RECORDED INFORMATION below:
`flow/run.sh`:
```
#!/bin/bash
# OpenROAD 26Q1-2900-gdf79404cd8, Yosys 0.63+post, stock flow scripts
make -C /OpenROAD-flow-scripts/flow DESIGN_CONFIG=/design/flow/config.mk WORK_HOME=/design/flow/orfs finish
```
`flow/config.mk`:
```
export PLATFORM = sky130hd
export DESIGN_NAME = audioController
export DESIGN_NICKNAME = audioController
export VERILOG_FILES = /design/flow/design.v
export SDC_FILE = /design/flow/constraint.sdc
export NUM_CORES = 4
export LEC_CHECK = 1
export CORE_AREA = 10 10 70 70
export DIE_AREA = 0 0 80 80
```
`flow/constraint.sdc`:
```
current_design audioController

set clk_period 1.4
set clk_io_pct 0.2

create_clock -name clk0 -period $clk_period [get_ports {LRClk}]
create_clock -name clk1 -period $clk_period [get_ports {sampleClk}]

set non_clock_inputs [all_inputs -no_clocks]
set_input_delay [expr $clk_period * $clk_io_pct] -clock clk0 $non_clock_inputs
set_output_delay [expr $clk_period * $clk_io_pct] -clock clk0 [all_outputs]
```
`flow/design.v`:
```
module audioController(
	input  logic 			sampleClk,
	input  logic 			Reset,
	input  logic 			LRClk,
	input  logic			AudioEn,
	input  logic [23:0]	DataIn,
	output logic [1:0]	testLED,
	output logic			Read,
	output logic 			DataOut
);
logic [4:0] round_curr;
logic [4:0] round_next;
logic 		add_en;
logic			left_en;
logic			right_en;
logic			left_load;
logic			right_load;
logic			left_data;
logic			right_data;
logic			release_data;
logic			reset_round;
Reg_24 	la(.Clk(sampleCLK), .Reset, .Shift_In(0), .Load(left_load), .Shift_En(left_en), .D(DataIn), .Shift_Out(left_data), .Data_Out());
Reg_24 	ra(.Clk(sampleCLK), .Reset, .Shift_In(0), .Load(right_load), .Shift_En(right_en), .D(DataIn), .Shift_Out(right_data), .Data_Out());
	assign testLED = State;
	enum logic [1:0] {
			Stop,
			Wait,  
			audioLeft,
			audioRight
		} State, Next_state;
	always_ff @ (posedge sampleClk) begin
		if (Reset)
			begin
				State <= Stop;
				round_curr <= 5'b00000;
			end
		else
			begin
				if (reset_round)
					round_curr <= 5'b00000;
				else
					round_curr <= round_curr + 1;
				State <= Next_state;
			end
	end
	always_ff @ (negedge LRClk) begin  
		release_data <= 0;
		if (State == Wait)
			release_data <= 1;
	end
	always_comb begin
	Next_state = State;
	add_en = 0;
	left_en = 0;
	right_en = 0;
	reset_round = 0;
	left_load = LRClk;
	right_load = !LRClk;
	DataOut = 0;
	Read = 0;
	unique case (State)
		Stop:
			if (AudioEn)
				Next_state = Wait;
			else
				Next_state = Stop;
		Wait:
			if (release_data == 1) begin
				Next_state = audioLeft;
				reset_round = 1;
			end
		audioLeft:
			if (LRClk) begin
				Next_state = audioRight;
				reset_round = 1;
			end
			else begin
				Next_state = audioLeft;
			end
		audioRight:
			if (!LRClk) begin
				Next_state = audioLeft;
				reset_round = 1;
			end
			else begin
				Next_state = audioRight;
			end
		default: ;
	endcase
	unique case (State)
		Stop:;
		Wait:
			;
		audioLeft: begin
			if (round_curr > 5'b00000 && round_curr <= 5'b11000) begin
				Read = 0;
				left_en = 1;
				DataOut = left_data;
			end
			else if (round_curr > 5'b11000) begin
				Read = 1;
				left_load = 1;
			end
		end
		audioRight: begin
			if (round_curr > 5'b00000 && round_curr <= 5'b11000) begin
				Read = 0;
				right_en = 1;
				DataOut = right_data;
			end
			else if (round_curr > 5'b11000) begin
				Read = 1;
				right_load = 1;
			end
		end
	endcase
	end
endmodule
module Reg_24 (input  logic Clk, Reset, Shift_In, Load, Shift_En,
              input  logic [23:0]  D,
              output logic Shift_Out,
              output logic [23:0]  Data_Out);
    always_ff @ (posedge Clk)
    begin
	 	 if (Reset)  
			  Data_Out <= 24'h0;
		 else if (Load)
			  Data_Out <= D;
		 else if (Shift_En)
			  Data_Out <= { Data_Out[22:0], Shift_In }; 
    end
    assign Shift_Out = Data_Out[23];
endmodule
```
==> run summary <==
The full implementation flow was run.

The post-synthesis cell count from yosys stands at 39. According to the floorplan report, the total die area is 0.00640 mm². The total number of placement rows stands at 21.

The final reports fail on negative setup slack. TritonCTS built the clock tree. The commonest register cell is sky130_fd_sc_hd__dfxtp_1. The largest fanout on the critical path stands at 3. In the floorplan report the effective utilization is 10.1%. The worst clock skew on the final layout stands at 4.72 ps. The number of antenna cells inserted stands at 0. The async set-reset flop share out of synthesis stands at 0%. The number of hold violations in the final report stands at 0. The area of the synthesized netlist per yosys stat stands at 347 µm². The startpoint identified for the worst hold timing path is round_curr[0]. The leakage component of the power was reported as 0.000298 µW. After synthesis, flip-flops and latches occupy 46.2% of the total area.

The number of instances in the synthesized netlist stands at 39. The max-cap violation count stands at 0. The number of hold buffers added after CTS stands at 0. The simple logic cell fraction of the synthesized area stands at 18.1%.

Per the summary, power density relative to cell area is 1660 mW/mm². The number of warnings issued by yosys stands at 6. The final max-slew violation count stands at 0. Per the layout area report, the register area comes to 166 µm². The final routed DRC violation total stands at 0. The overall fraction of global-route tracks in use stands at 3.83%. After filler insertion, the fill cell instance count of the layout stands at 390.

The detailed router's first-iteration violation count stands at 16. After Yosys synthesis, XOR and XNOR cells account for 10.1% of the synthesized area. At the end of routability-driven placement, the weighted congestion stood at 0.717. The number of warnings in the stage logs stands at 62. Summed over all layers, the global routing overflow is 0. The area share of the largest cell type after synthesis stands at 46.2%.

The detailed-route via count stands at 369. The area share of and-or/or-and cells after synthesis stands at 9.75%. The mux contribution to synthesized area stands at 0%. The total detailed-routing wirelength stands at 1070 µm. The routed design shows a via density per instance of 3.27.

The final worst-path setup slack stands at -520 ps. The area of the mapped netlist stands at 347 µm². Excluding fillers, the count of instances in the completed layout stands at 113. Per the detail_route report, routed wire per instance is 9.47 µm. The detailed-router iteration count before antenna repair stands at 4. The wire length of the first global-routing pass stands at 1850 µm. In the setup report, the worst path falls into the class flop to flop. The commonest cells after synthesis are 8 x sky130_fd_sc_hd__dfxtp_1, 7 x sky130_fd_sc_hd__nor2_1, 5 x sky130_fd_sc_hd__inv_1. Data on the critical path is required at its endpoint by 1590 ps. The pin count of the biggest net entering global routing stands at 9. The post-detailed-placement half-perimeter wirelength stands at 578 µm.

A synthesized cell averages 8.89 µm². Once detail routing completed, the nets flagged for antenna violations numbered 0. Yosys mapped a number of flops with a built-in enable equal to 0.

The synthesized netlist contains 15 unique library cells. The layout report lists the multi-input gate area as 198 µm². Per the synth log, the flip-flop and latch total comes to 8. The post-synthesis share of cell area spent on full adders, half adders and majority gates stands at 7.22%. The number of antenna violations at the first check in global routing is 0. IR analysis of the VDD net gives a maximum drop of 584 µV. The placeable core region stands at 0.00342 mm². The area added between synthesis and finish stands at 95.3%. During I/O placement, the number of pins put on the boundary was 32. The die is 80 µm wide. The critical path starts at release_data. The die is 80 µm tall. The number of port buffers stands at 5. The worst setup path is launched from a flop.

In this run the critical register-to-register path is launched from release_data. On the final layout, the worst hold slack is 508 ps. The arrival time of data at the worst endpoint is listed as 2110 ps. The via count of the first global-routing pass was 518.

The path class of the tightest hold or removal check is flop to flop. STA classifies the critical path endpoint as a flop. The end-of-flow timing check tallies setup violations at 7. Grouping non-sequential cells by family puts the most area in simple AND/OR/NAND/NOR gates.

By area the synthesized netlist is led by sky130_fd_sc_hd__dfxtp_1 46%, sky130_fd_sc_hd__nor2_1 7.6%, sky130_fd_sc_hd__xor2_1 7.6%. The cell count after placement stands at 96. Sorting the Yosys area breakdown by cell type puts at the top sky130_fd_sc_hd__dfxtp_1. Setup repair after global routing could not meet its margin everywhere. The layout summary lists the proportion of cells stronger than drive strength 1 as 55.2%. The run finished, with violations left.

The synthesis stats list as the most numerous cell sky130_fd_sc_hd__dfxtp_1. After clock tree synthesis, the clock-pin slew on the worst setup and hold paths is 50 ps.
## final cells by class
| type | count | share of cell area [%] |
|---|---|---|
| Multi-Input combinational cell | 25 | 29.2 |
| Clock buffer | 16 | 17.6 |
| Sequential cell | 8 | 24.6 |
| Clock inverter | 2 | 3.14 |
| Tap cell | 46 | 8.50 |
| Inverter | 4 | 2.22 |
| Timing Repair Buffer | 12 | 14.8 |
## per-stage QoR
step	area, µm²	setup TNS, ps	setup slack [ps]	power, µW	util (%)
floorplan	348	-983	-189	379	-
global placement	500	-1130	-180	443	14.7
finish	677	-3000	-520	1130	19.8
global route	677	-3440	-573	1220	19.8
detailed placement	500	-1210	-187	452	14.7
CTS	648	-3130	-523	1120	19.0
## routing by layer
| layer | GRT usage [%] | routed length, µm |
|---|---|---|
| met5 | 0 | 0 |
| met1 | 3.22 | 423 |
| met4 | 3.52 | 9 |
| met2 | 3.77 | 407 |
| met3 | 5.68 | 230 |
## worst paths after layout
| check | end | slack [ps] | cells past startpoint |
|---|---|---|---|
| worst min-delay path | round_curr[0] | 510 | 2 |
| min in group clk0 | release_data | 1050 | 1 |
| worst max register to register | round_curr[2] | -520 | 4 |
| max in group clk0 | testLED[1] | 0 | 1 |
| worst min register to register | round_curr[0] | 510 | 2 |
| worst max-delay path | round_curr[2] | -520 | 4 |
## flip-flops by register name, summed over array words and instances, names as in the netlist
signal,flops
State,2
release_data,1
round_curr,5
## critical path, stage by stage (launching register included)
cell and delay [ps]:
sky130_fd_sc_hd__dfxtp_1 290, sky130_fd_sc_hd__and3b_2 210, sky130_fd_sc_hd__a211o_4 280, sky130_fd_sc_hd__clkbuf_8 150, sky130_fd_sc_hd__nor2_4 90
## placed cells by master, fill, tap and decap left out, drive strengths merged
cell and instances:
dlygate4sd2 1, xnor2 1, nor2 7, nand3 3, clkbuf 16, and3b 1
nand2 1, dfxtp 8, bufinv 1, clkdlybuf4s50 3, xor2 3, buf 8
conb 1, ha 2, inv 5, and2b 1, a21oi 3, a211o 2
## cell families after synthesis
| kind of cell | Yosys count |
|---|---|
| other | 1 |
| AND/OR/NAND/NOR | 13 |
| adder cells (fa/ha/maj) | 2 |
| buffers and inverters | 6 |
| AND-OR/OR-AND | 5 |
| XOR/XNOR | 4 |
| flip-flops | 8 |
## repair_timing
action                                  CTS  global route
endpoints found under the setup margin   10             9
pin swaps                                 3             2
setup buffers                             1             0
resized                                  12             8
## power breakdown
part           switching [µW]  leakage [µW]  internal [µW]  total [µW]
clock network             226      0.000111            467         692
logic                    67.4      0.000121           85.4         153
registers                20.4     0.0000669            260         281
Power is estimated from default activity; no workload was simulated.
End of RECORDED INFORMATION.
Output the material above exactly, but only from the line that carries "Per the summary, power" through the line that carries "The detailed-route via".

_RESPONSE_
Per the summary, power density relative to cell area is 1660 mW/mm². The number of warnings issued by yosys stands at 6. The final max-slew violation count stands at 0. Per the layout area report, the register area comes to 166 µm². The final routed DRC violation total stands at 0. The overall fraction of global-route tracks in use stands at 3.83%. After filler insertion, the fill cell instance count of the layout stands at 390.

The detailed router's first-iteration violation count stands at 16. After Yosys synthesis, XOR and XNOR cells account for 10.1% of the synthesized area. At the end of routability-driven placement, the weighted congestion stood at 0.717. The number of warnings in the stage logs stands at 62. Summed over all layers, the global routing overflow is 0. The area share of the largest cell type after synthesis stands at 46.2%.

The detailed-route via count stands at 369. The area share of and-or/or-and cells after synthesis stands at 9.75%. The mux contribution to synthesized area stands at 0%. The total detailed-routing wirelength stands at 1070 µm. The routed design shows a via density per instance of 3.27.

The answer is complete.